Kieran broke in, the heat of anger coming off his powerful, lean body. “Why, sir, do you go out of your way to be so damned cutting?”
Violette’s breath exploded in shocked indignation. “I beg your pardon, Kieran?” she huffed. “You apologise to my father this instant.”
Kieran gave her a sidelong look that blazed with contempt. “Tell me, Vi, you silly, pretentious creature, what is there to apologise for? All our civility, all our polite overtures, get met with freezing dislike. My mother and your father were brother and sister. I could never treat my sister the way your father treated his—no matter what! And my mother did absolutely nothing but marry the man she loved.”
Charles Denby’s only reaction was a narrowing of his glacial blue eyes. “Your mother brought disgrace on herself and the family,” he said finally. “Alan Callaghan was a nothing and a nobody who put my sister in her coffin. Now the whole Valley knows him as a hopeless drunk. Get out of my way, young man. I have better things to do than talk to an upstart like you.”
Upstart? The irony was that Kieran looked more like their uncle than he did their own father. Alana sucked in her breath, fully expecting the rocket to launch.
Only Kieran surprised her. He spoke quietly, but his body language was immensely threatening. “There’s plenty of room for you to walk around me, sir. Another word and I can’t guarantee your safety.”

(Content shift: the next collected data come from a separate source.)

$ cat config.mk
export PLATFORM = sky130hd
export DESIGN_NAME = dpram_sample_unpacker
export DESIGN_NICKNAME = d
export VERILOG_FILES = /design/src/rtl/dpram_sample_unpacker.sv
export SDC_FILE = /design/constraint.sdc
export NUM_CORES = 1
export LEC_CHECK = 0
export ABC_AREA = 1
export BUFFER_PORTS_ARGS = -buffer_cell sky130_fd_sc_hd__clkbuf_2
export CORE_ASPECT_RATIO = 1.5
export CORE_MARGIN = 3
export CORE_UTILIZATION = 52
export CTS_CLUSTER_SIZE = 25
export DETAILED_ROUTE_END_ITERATION = 7
export GPL_TIMING_DRIVEN = 1
export HOLD_SLACK_MARGIN = 0.1
export PLACE_DENSITY = 0.84
export SYNTH_ARGS = -nofsm -noshare
export SYNTH_HDL_FRONTEND = slang
export SYNTH_SLANG_ARGS = --single-unit
export TNS_END_PERCENT = 1
$ cat constraint.sdc
create_clock -name clk -period 2.5 [get_ports clk]
set_input_delay 0.5 -clock clk [delete_from_list [all_inputs] [get_ports clk]]
set_output_delay 0.5 -clock clk [all_outputs]
set_load 0.02 [all_outputs]
$ cat src/rtl/dpram_sample_unpacker.sv
// Read-side sequencer for the narrow-write/wide-read sample DPRAM.
// Fetches a run of wide words, splits each one into narrow samples (lane 0
// first) and streams them out on a valid/ready interface.
module dpram_sample_unpacker #(
  parameter int unsigned SAMPLE_WIDTH       = 14,
  parameter int unsigned WORD_WIDTH         = 224,
  parameter int unsigned READ_ADDRESS_WIDTH = 10
) (
  input  logic                          clk,
  input  logic                          reset,
  input  logic                          start,
  input  logic                          abort,
  input  logic [READ_ADDRESS_WIDTH-1:0] startAddr,
  input  logic [READ_ADDRESS_WIDTH:0]   wordCount,
  output logic [READ_ADDRESS_WIDTH-1:0] rAddr,
  input  logic [WORD_WIDTH-1:0]         rData,
  output logic [SAMPLE_WIDTH-1:0]       sampleData,
  output logic [READ_ADDRESS_WIDTH+$clog2(WORD_WIDTH/SAMPLE_WIDTH)-1:0] sampleIndex,
  output logic                          sampleValid,
  input  logic                          sampleReady,
  output logic                          sampleLast,
  output logic                          busy,
  output logic                          done
);

  localparam int unsigned RAW     = READ_ADDRESS_WIDTH;
  localparam int unsigned CW      = READ_ADDRESS_WIDTH + 1;
  localparam int unsigned SPC     = WORD_WIDTH / SAMPLE_WIDTH;
  localparam int unsigned LOG_SPC = $clog2(SPC);
  localparam int unsigned LANE_W  = (LOG_SPC > 0) ? LOG_SPC : 1;
  localparam int unsigned SIW     = READ_ADDRESS_WIDTH + LOG_SPC;

  // Word must split into a power-of-two number of whole samples.
  if ((WORD_WIDTH % SAMPLE_WIDTH) != 0 || SPC == 0 || (SPC & (SPC - 1)) != 0) begin : gBadRatio
    $error("dpram_sample_unpacker: WORD_WIDTH/SAMPLE_WIDTH must be a power of two");
  end

  typedef enum logic [1:0] {IDLE, FETCH, WAIT, EMIT} stateT;

  stateT                 state, stateNext;
  logic [RAW-1:0]        rAddrNext;
  logic [CW-1:0]         wordsLeft, wordsLeftNext;
  logic [WORD_WIDTH-1:0] shiftReg, shiftNext;
  logic [LANE_W-1:0]     lane, laneNext;
  logic [SIW-1:0]        indexNext;
  logic                  validNext, lastNext, busyNext, doneNext;
  logic                  accept, lastLane;

  assign accept     = sampleValid && sampleReady;
  assign lastLane   = (lane == LANE_W'(SPC - 1));
  assign sampleData = shiftReg[SAMPLE_WIDTH-1:0];

  // State register.
  always_ff @(posedge clk) begin
    if (reset) state <= IDLE;
    else       state <= stateNext;
  end

  // Next-state decode; abort always returns to IDLE.
  always_comb begin
    stateNext = state;
    case (state)
      IDLE:  if (start && !abort && wordCount != '0) stateNext = FETCH;
      FETCH: stateNext = abort ? IDLE : WAIT;
      WAIT:  stateNext = abort ? IDLE : EMIT;
      EMIT: begin
        if (abort)                    stateNext = IDLE;
        else if (accept && lastLane)  stateNext = (wordsLeft > CW'(1)) ? FETCH : IDLE;
      end
      default: stateNext = IDLE;
    endcase
  end

  // Next values for the registered outputs and datapath.
  always_comb begin
    rAddrNext     = rAddr;
    wordsLeftNext = wordsLeft;
    shiftNext     = shiftReg;
    laneNext      = lane;
    indexNext     = sampleIndex;
    validNext     = sampleValid;
    busyNext      = busy;
    doneNext      = 1'b0;
    case (state)
      IDLE: begin
        if (start && !abort) begin
          if (wordCount != '0) begin
            rAddrNext     = startAddr;
            wordsLeftNext = wordCount;
            indexNext     = SIW'(startAddr) << LOG_SPC;
            busyNext      = 1'b1;
          end else begin
            doneNext = 1'b1;
          end
        end
      end
      FETCH: begin
        if (abort) begin
          busyNext  = 1'b0;
          validNext = 1'b0;
        end
      end
      WAIT: begin
        if (abort) begin
          busyNext  = 1'b0;
          validNext = 1'b0;
        end else begin
          shiftNext = rData;
          laneNext  = '0;
          validNext = 1'b1;
        end
      end
      EMIT: begin
        if (abort) begin
          busyNext  = 1'b0;
          validNext = 1'b0;
        end else if (accept) begin
          shiftNext = shiftReg >> SAMPLE_WIDTH;
          laneNext  = lane + LANE_W'(1);
          indexNext = sampleIndex + SIW'(1);
          if (lastLane) begin
            validNext = 1'b0;
            if (wordsLeft > CW'(1)) begin
              rAddrNext     = rAddr + RAW'(1);
              wordsLeftNext = wordsLeft - CW'(1);
            end else begin
              busyNext = 1'b0;
              doneNext = 1'b1;
            end
          end
        end
      end
      default: begin
        busyNext  = 1'b0;
        validNext = 1'b0;
      end
    endcase
    lastNext = validNext && (wordsLeftNext == CW'(1)) && (laneNext == LANE_W'(SPC - 1));
  end

  // Datapath and output registers.
  always_ff @(posedge clk) begin
    if (reset) begin
      rAddr       <= '0;
      wordsLeft   <= '0;
      shiftReg    <= '0;
      lane        <= '0;
      sampleIndex <= '0;
      sampleValid <= 1'b0;
      sampleLast  <= 1'b0;
      busy        <= 1'b0;
      done        <= 1'b0;
    end else begin
      rAddr       <= rAddrNext;
      wordsLeft   <= wordsLeftNext;
      shiftReg    <= shiftNext;
      lane        <= laneNext;
      sampleIndex <= indexNext;
      sampleValid <= validNext;
      sampleLast  <= lastNext;
      busy        <= busyNext;
      done        <= doneNext;
    end
  end

endmodule

# Word-level counts from Yosys, hierarchy flattened
# Index checks and enable logic that the tools add are counted.
[classes]
shift = 0
n_bitwise = 0
div = 0
mul = 0
mux = 55
magnitude_cmp = 1
eq_ne = 19
n_reduce_logical = 17
add_sub_neg = 4
[ops]
columns = ["cell", "n"]
rows = [
  ["224-bit two-way mux", 3],
  ["224-bit one-hot mux with 2 select lines", 1],
  ["11-bit two-way mux", 6],
  ["10-bit two-way mux", 6],
  ["14-bit two-way mux", 4],
  ["14-bit one-hot mux with 2 select lines", 1],
  ["11-bit one-hot mux with 2 select lines", 1],
  ["10-bit one-hot mux with 2 select lines", 1],
  ["1-bit two-way mux", 19],
  ["2-bit inequality test (second input constant)", 8],
  ["14-bit by 1-bit adder with 14-bit output (second input constant)", 1],
  ["4-bit two-way mux", 3],
  ["3-bit inequality test (second input constant)", 4],
  ["11-bit by 1-bit == test with 1-bit output (second input constant)", 1],
  ["11-bit by 1-bit > comparator with 1-bit output (second input constant)", 1],
  ["11-bit nonzero test", 1],
  ["11-bit by 1-bit subtractor with 11-bit output (second input constant)", 1],
  ["10-bit by 1-bit adder with 10-bit output (second input constant)", 1],
  ["2-bit two-way mux", 5],
  ["4-bit == test (second input constant)", 2],
  ["2-bit one-hot mux with 4 select lines", 1],
  ["4-bit one-hot mux with 2 select lines", 1],
  ["7-bit AND reduction", 1],
  ["1-bit logical AND", 6],
  ["other kinds (14)", 17],
]
[word_totals]
latch_bits = 0
regBits = 269
memories = 0
romBits = 0
ram_bits = 0

# Longest topological paths before layout
# Gate-level depths: netlist (run 1).
[depth]
ltp_word = 9
mapped_depth = 17

# Worst setup path after synthesis (run 1)
# Ideal clock, no wire load.
[synth_timing]
path_type = "register to register"
from = "register state[0]"
to = "register sampleIndex[2]"
period_less_slack_ns = 1.934
t_arrival_ns = 1.819
required_ns = 2.384
slack_ns = 0.566
path_buffers = 2
path_stages_with_launch = 13
path_cell_list = "dfxtp_1 > inv_1 > ha_1 > buf_2 > inv_1 > o21ai_0 > nor2_1 > nand2_1 > inv_1 > buf_2 > nand3_1 > nand2_1 > nor2_1"
[synth_via]
elab_chain_cells = 3
[synth_lines]
columns = ["element", "line_no", "rtl"]
rows = [
  ["from (decl)", "40", "stateT state, stateNext;"],
  ["from (signal assigned)", "56", "else state <= stateNext;"],
  ["2-bit == test or 2-bit logical NOT (tied branches)", "84", "case (state)"],
  ["2-bit inequality test (no source line) or 2-bit nonzero test (tied branches)", "-", ""],
  ["5-bit AND reduction (no source line)", "-", ""],
  ["to (signal assigned)", "158", "sampleIndex <= indexNext;"],
  ["to (decl)", "18", "output logic [READ_ADDRESS_WIDTH+$clog2(WORD_WIDTH/SAMPLE_WIDTH)-1:0] sampleIndex,"],
]
# Parallel ways exist; a longest one is shown, timed or not.
# A chain may end at the register's enable or synchronous reset.

# Final worst setup path (run 1)
[layout_timing]
from = "register state[1]"
to = "register sampleIndex[12]"
# Same word-level chain as after synthesis.

==> metrics.md, run 1 <==
| Metric | Value |
|---|---|
| Detailed Place HPWL | `26,300 µm` |
| Status | `completed` |
| Final-report max-slew violation count | `0` |
| CP max-delay cell | `dfxtp_1` |
| Initial Util | `a little over half` |
| TritonCTS Sinks | `roughly 270` |
| DRC | `0` |
| Ys Warns | `0` |
| Mapped Avg Cell Area | `7.10 µm²` |
| DR WL/cell | `between 15 and 20 µm` |
| CTS max path bufs | `3` |
| R2R Path Start | `state[1]$_SDFFE_PP0P_` |
| Clock transition at path regs | `about 0.06 ns` |
| Worst slew pin tran | `a little under 1 ns` |
| Hold buffer count at CTS | `0` |
| Crit path from | `state[1]$_SDFFE_PP0P_` |
| Yosys top cell by area | `dfxtp_1` |
| Worst Path Required | `~3.0 ns` |
| Post-Synthesis Cells | `1,760` |
| Largest net degree at the start of global routing | `129` |
| Crit-path cells | `inv_1 -> ha_1 -> inv_1 -> o21ai_0 -> nor2_1 -> nand2_1 -> inv_1 -> buf_4 -> o21ai_0 -> a31oi_1` |
| Post-Synth Adder-Cell Area | `less than 1%` |
| Antenna Nets Post-Route | `0` |
| # Post-CTS Setup Buffers | `0` |
| Tmin final | `about 2.2 ns` |
| #FFs+latches synth | `269` |
| Ports | `between 200 and 300` |
| Max rail drop VDD | `roughly 0.56 mV` |
| Simple-gate share of the synthesized area | `between 20% and 30%` |
| Worst-case reg-to-reg path depth | `10` |
| Total GRT Usage | `27.3%` |
| Final GP Congestion | `0.912` |
| Final hold viol count | `0` |
| Worst Path Buf+Inv | `4` |
| DR pass1 iterations | `7` |
| Area share of the largest cell type after synthesis | `roughly 43%` |
| Worst min path class | `primary input to register` |
| Crit Path Category | `register to register` |
| CORE AREA | `23,300 µm²` |
| Reg2reg end | `sampleIndex[12]$_SDFFE_PP0P_` |
| Levels on crit path | `10` |
| Fmax | `about 460 MHz` |
| LEAKAGE | `~6.4 nW` |
| Clk_skew | `around 0.020 ns` |
| Synth cell types | `43` |
| Commonest cells in the netlist | `nand2_1 (550), dfxtp_1 (269), a31oi_1 (227)` |
| Worst setup SP type | `register` |
| XOR/XNOR Fraction of Synth Area | `less than 1%` |
| Max Cap Viol | `0` |
| CTS tree | `yes` |
| Share of cells above drive strength 1 | `between 20% and 30%` |
| Setup tns final | `0 ns` |
| Critical Path Sink | `sampleIndex[12]$_SDFFE_PP0P_` |
| Worst stage delay on the critical path | `~0.44 ns` |
| Logic pwr share | `16.0%` |
| Max FO, Critical Path | `12` |
| Post-synth EDFFs | `0` |
| Vias per cell | `5.71` |
| Reg power frac | `a little under half` |
| Flop-to-flop setup slack | `0.34 ns` |
| Vias in the first global route | `roughly 12,000` |
| Slew HR | `34.7%` |
| Cell area after synthesis | `12,500 µm²` |
| WL final | `between 30,000 and 40,000 µm` |
| Worst path top cell family by delay | `buffers and inverters` |
| Portion of netlist area occupied by mux cells | `0%` |
| Skew-Pair Late Insertion Delay | `between 0.5 and 0.6 ns` |
| Ys flop type | `dfxtp_1` |
| Grt ovf | `0` |
| RSZ-0062 raised after global routing | `false` |
| Post-layout nets | `between 2,000 and 2,500` |
| Cell with the most instances after synthesis | `nand2_1` |
| DRT iter0 DRCs | `1,086` |
| Sequential fraction of the synthesis area | `a little over two fifths` |
| WP data arrival | `2.63 ns` |
| Pwr Density | `slightly below 700 nW/µm²` |
| H-tree depth | `1` |
| Asr flop ratio synth | `0%` |
| Die width | `between 100 and 150 µm` |
| Post-synthesis compound-gate area fraction | `between 20 and 25%` |
| First-pass GRT wire length | `roughly 60,000 µm` |
| Largest family of logic cells by synthesized area | `compound AO/OA/AOI/OAI gates` |
| Cell row count | `slightly below 70` |
| Switching Fraction | `between 20% and 30%` |
| Switching power | `2.88 mW` |
| Height of the die | `approximately 200 µm` |
| Synth Net Count | `2,019` |
| Area grow syn2layout | `18.4%` |
| TritonCTS Buffers | `26` |
| Via Count | `13,058` |
| Final Util | `between 60 and 70%` |
| Crit. End Element | `register` |
| Share of the clock period used by the worst path | `between 80% and 90%` |
| Endpoints failing setup | `0` |
| Top cells by area, synth | `dfxtp_1 (43%), nand2_1 (17%), a31oi_1 (11%)` |
| I/O Buffers | `between 200 and 300` |
| Die area | `approximately 26,000 µm²` |
| PostCTS Resize Cnt | `0` |
| Tot Pwr | `just over 10 mW` |
| CP most frequent cell | `inv_1` |
| Internal | `roughly 7.3 mW` |
| CTS root buf | `clkbuf_16` |
| Clock share of power | `between 30% and 40%` |
| Initial antenna violation count | `1` |
[layout by cell type (no fill, tap or decap), drive strengths merged]
master     n
nand4      6
ha         9
o2111ai    1
clkbuf   331
a31oi    227
nor2      72
clkinv     4
o21ai    265
a21oi     39
xor2       2
nor3       7
o211ai     1
xnor2      2
nand3b     3
dfxtp    269
nand3     66
inv       66
or2        3
nand2    561
nor3b      1
a211oi     1
a311oi     1
buf       31
bufinv     1
diode      1
o22ai      1
[layer usage]
metal	global-route usage (%)	wire length (µm)
met2	49.5	19100
met3	3.31	2430
met1	32.9	14500
met4	10.5	1480
met5	0	0
[cell type report]
class,instances,area (µm²)
Sequential cell,269,5390
Clock inverter,4,56.3
Multi-Input combinational cell,1268,6130
Inverter,67,267
Antenna cell,1,2.50
Tap cell,315,394
Clock buffer,40,763
Fill cell,2081,8510
Timing Repair Buffer,322,1800
[state kept, by name (all words and copies together), names as in the netlist]
| signal | flops |
|---|---|
| wordsLeft | 11 |
| shiftReg | 224 |
| state | 2 |
| busy | 1 |
| lane | 4 |
| sampleIndex | 14 |
| sampleValid | 1 |
| rAddr | 10 |
| done | 1 |
| sampleLast | 1 |
[tightest hold or removal path: cells and delay by family]
kind            cells  cell delay [ns]
buf+inv             1             0.08
compound gates      1             0.07
simple gates        1             0.05
[stage by stage]
| step | setup slack [ns] | cells | hold WS [ns] | area, µm² |
|---|---|---|---|---|
| after global routing | 0.0729 | 2286 | 0.204 | 14800 |
| after detailed placement | 0.313 | 2241 | 0.456 | 14000 |
| after global placement | 0.394 | 2241 | 0.451 | 14000 |
| after CTS | 0.354 | 2285 | 0.194 | 14800 |
| final | 0.335 | 2286 | 0.206 | 14800 |
| after floorplan | 0.566 | 1760 | 0.441 | 12500 |
[cells by family after synthesis]
group | after synthesis
AO/OA/AOI/OAI | 536
XOR/XNOR | 4
adder cells (fa/ha/maj) | 9
buffers and inverters | 223
flip-flops | 269
AND/OR/NAND/NOR | 719
[power groups by stage]
stage	registers (mW)	clock network, mW	logic, mW
after floorplan	4.81	0	0.992
after global placement	4.77	0	1.56
after detailed placement	4.78	0	1.60
after CTS	4.68	3.88	1.61
after global routing	4.71	4.06	1.81
final	4.69	3.85	1.63
[worst min-delay path by stage]
stage                          startpoint                    endpoint  depth (start not counted)
6_report                        rData[15]   shiftReg[15]$_SDFFE_PP0P_                          3
5_1_grt                        rData[189]  shiftReg[189]$_SDFFE_PP0P_                          3
4_1_cts                         rData[64]   shiftReg[64]$_SDFFE_PP0P_                          3
3_5_place_dp   shiftReg[215]$_SDFFE_PP0P_  shiftReg[215]$_SDFFE_PP0P_                          2
3_3_place_gp   shiftReg[215]$_SDFFE_PP0P_  shiftReg[215]$_SDFFE_PP0P_                          2
2_1_floorplan  shiftReg[210]$_SDFFE_PP0P_  shiftReg[210]$_SDFFE_PP0P_                          2
Note: power is estimated with default switching activity, not from simulation.
==> inputs of run 2 (changes only) <==
--- a/config.mk
+++ b/config.mk
@@ -5,7 +5,6 @@
 export SDC_FILE = /design/constraint.sdc
 export NUM_CORES = 1
 export LEC_CHECK = 0
-export ABC_AREA = 1
 export BUFFER_PORTS_ARGS = -buffer_cell sky130_fd_sc_hd__clkbuf_2
 export CORE_ASPECT_RATIO = 1.5
 export CORE_MARGIN = 3
@@ -14,7 +13,7 @@
 export DETAILED_ROUTE_END_ITERATION = 7
 export GPL_TIMING_DRIVEN = 1
 export HOLD_SLACK_MARGIN = 0.1
-export PLACE_DENSITY = 0.84
+export PLACE_DENSITY = 0.83
 export SYNTH_ARGS = -nofsm -noshare
 export SYNTH_HDL_FRONTEND = slang
 export SYNTH_SLANG_ARGS = --single-unit
==> metrics.md, run 2 <==
| Metric | Value |
|---|---|
| Sequential fraction of the synthesis area | `42.2% (-0.90 points)` |
| Post-layout nets | `1,885 (-15%)` |
| TritonCTS Buffers | `27 (+3.8%)` |
| Cell area after synthesis | `12,800 µm² (+2.1%)` |
| DR WL/cell | `18.6 µm (+14%)` |
| Cell row count | `69 (+1.5%)` |
| Commonest non-fill, non-tap cell in the layout | `clkbuf_2` |
| Post-synth EDFFs | `0 (unchanged)` |
| Clk_skew | `0.0113 ns (-0.00898 ns)` |
| Height of the die | `198 µm (+1.0%)` |
| WP data arrival | `2.77 ns (+0.14 ns)` |
| Crit. End Element | `register` |
| Vias per cell | `5.69 (-0.35%)` |
| Final GP Congestion | `0.937 (+2.7%)` |
| Largest net degree at the start of global routing | `195 (+51%)` |
| Ports | `292 (unchanged)` |
| Total GRT Usage | `26.1% (-1.2 points)` |
| Final hold viol count | `0 (unchanged)` |
| Yosys top cell by area | `dfxtp_1` |
| Skew-Pair Late Insertion Delay | `0.53 ns (about the same)` |
| Vias in the first global route | `10,819 (-12%)` |
| Asr flop ratio synth | `0% (unchanged)` |
| Cell with the most instances after synthesis | `dfxtp_1` |
| #FFs+latches synth | `269 (unchanged)` |
| Tot Pwr | `9.91 mW (-2.5%)` |
| # Post-CTS Setup Buffers | `0 (unchanged)` |
| Pwr Density | `647 nW/µm² (-5.8%)` |
| Ys flop type | `dfxtp_1` |
| Worst Path Required | `2.95 ns (about the same)` |
| Crit Path Category | `register to register` |
| CORE AREA | `23,900 µm² (+2.6%)` |
| Fmax | `430 MHz (-6.8%)` |
| Initial antenna violation count | `10 (+9)` |
| H-tree depth | `1 (unchanged)` |
| Area share of the largest cell type after synthesis | `42.2% (-0.90 points)` |
| Area grow syn2layout | `20.0%` |
| RSZ-0062 raised after global routing | `false` |
| Tmin final | `2.32 ns (+0.158 ns)` |
| Post-Synthesis Cells | `1,406 (-20%)` |
| Worst setup SP type | `register` |
| TritonCTS Sinks | `269 (unchanged)` |
| DRC | `0 (unchanged)` |
| Final WS setup | `0.177 ns (-0.158 ns)` |
| LEAKAGE | `5.31 nW (-18%)` |
| Detailed Place HPWL | `26,600 µm (+0.79%)` |
| Ys Warns | `0 (unchanged)` |
| DRT iter0 DRCs | `725 (-33%)` |
| Post-Layout Cell Count | `1,973 (-14%)` |
| Grt ovf | `0 (unchanged)` |
| Share of the clock period used by the worst path | `92.9% (+6.3 points)` |
| Worst min path class | `primary input to register` |
| Synth Net Count | `1,665 (-18%)` |
| Status | `completed` |
| Most frequent cells in the layout | `clkbuf_2 (290), dfxtp_1 (268), nor2_1 (251)` |
| Hold buffer count at CTS | `0 (unchanged)` |
| Die width | `134 µm (+1.0%)` |
| Max rail drop VDD | `0.468 mV (-16%)` |
| Place WS | `0.0803 ns (-0.232 ns)` |
| WL final | `36,800 µm (-1.8%)` |
| Top cells by area, synth | `dfxtp_1 (42%), mux2i_1 (17%), a211oi_1 (13%)` |
| Slew HR | `41.6% (+6.9 points)` |
| Largest Register | `shiftReg` |
| I/O Buffers | `291 (unchanged)` |
| Max FO, Critical Path | `7 (-5)` |
| CTS tree | `yes` |
| CTS root buf | `clkbuf_16` |
| Mapped Avg Cell Area | `9.08 µm² (+28%)` |
| Clock transition at path regs | `0.07 ns (about the same)` |
| Via Count | `11,231 (-14%)` |
| Die area | `26,500 µm² (+2.0%)` |
| Synth cell types | `71 (+65%)` |
| Post-Place Cells | `1,916 (-15%)` |
| Final-report max-slew violation count | `0 (unchanged)` |
| Max reg flops | `224 (unchanged)` |
| Commonest cells in the netlist | `dfxtp_1 (269), nor2_1 (251), a211oi_1 (214)` |
| Endpoints failing setup | `0 (unchanged)` |
| Initial Util | `53.4% (-0.23 points)` |
| Max Cap Viol | `0 (unchanged)` |
| Antenna Nets Post-Route | `0 (unchanged)` |
| Largest registers | `shiftReg (224), sampleIndex (14), wordsLeft (11)` |
| DR pass1 iterations | `5 (-2)` |
| CTS max path bufs | `3 (unchanged)` |
| Share of cells above drive strength 1 | `25.0% (+4.5 points)` |
| Setup tns final | `0 ns (unchanged)` |
| First-pass GRT wire length | `56,300 µm (-5.6%)` |
| Worst slew pin tran | `0.875 ns (-0.104 ns)` |
-- run 2: changes by cell type after synthesis, sizes merged, moves of 15 or more --
| cell | change |
|---|---|
| a211oi | +215 |
| a21oi | +15 |
| a31oi | -225 |
| clkbuf | -18 |
| inv | -56 |
| mux2i | +211 |
| nand2 | -510 |
| nand3 | -31 |
| nor2 | +182 |
| o21ai | -232 |
-- run 2: logic make-up after synthesis --
family,share of synthesized area [%]
simple gates,15.0
compound gates,19.8
flops,42.2
mux,16.7
buf+inv,5.39
fa+ha+maj,0.882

Alarmed, Alana took hold of Kieran’s hard-muscled arm—but not before Guy, aware of a mounting crisis, moved swiftly to join them.
“It might be an idea to cool it, Kieran.” He came alongside the younger man, keeping his voice low and level. “This is the Wool Exchange, and every eye is on us. You’re my friend, and I don’t want to see you get into trouble.”
Kieran shook his leonine head, as if to clear it. “This man here—” he gritted.
“It might be time, Charles, to walk away.”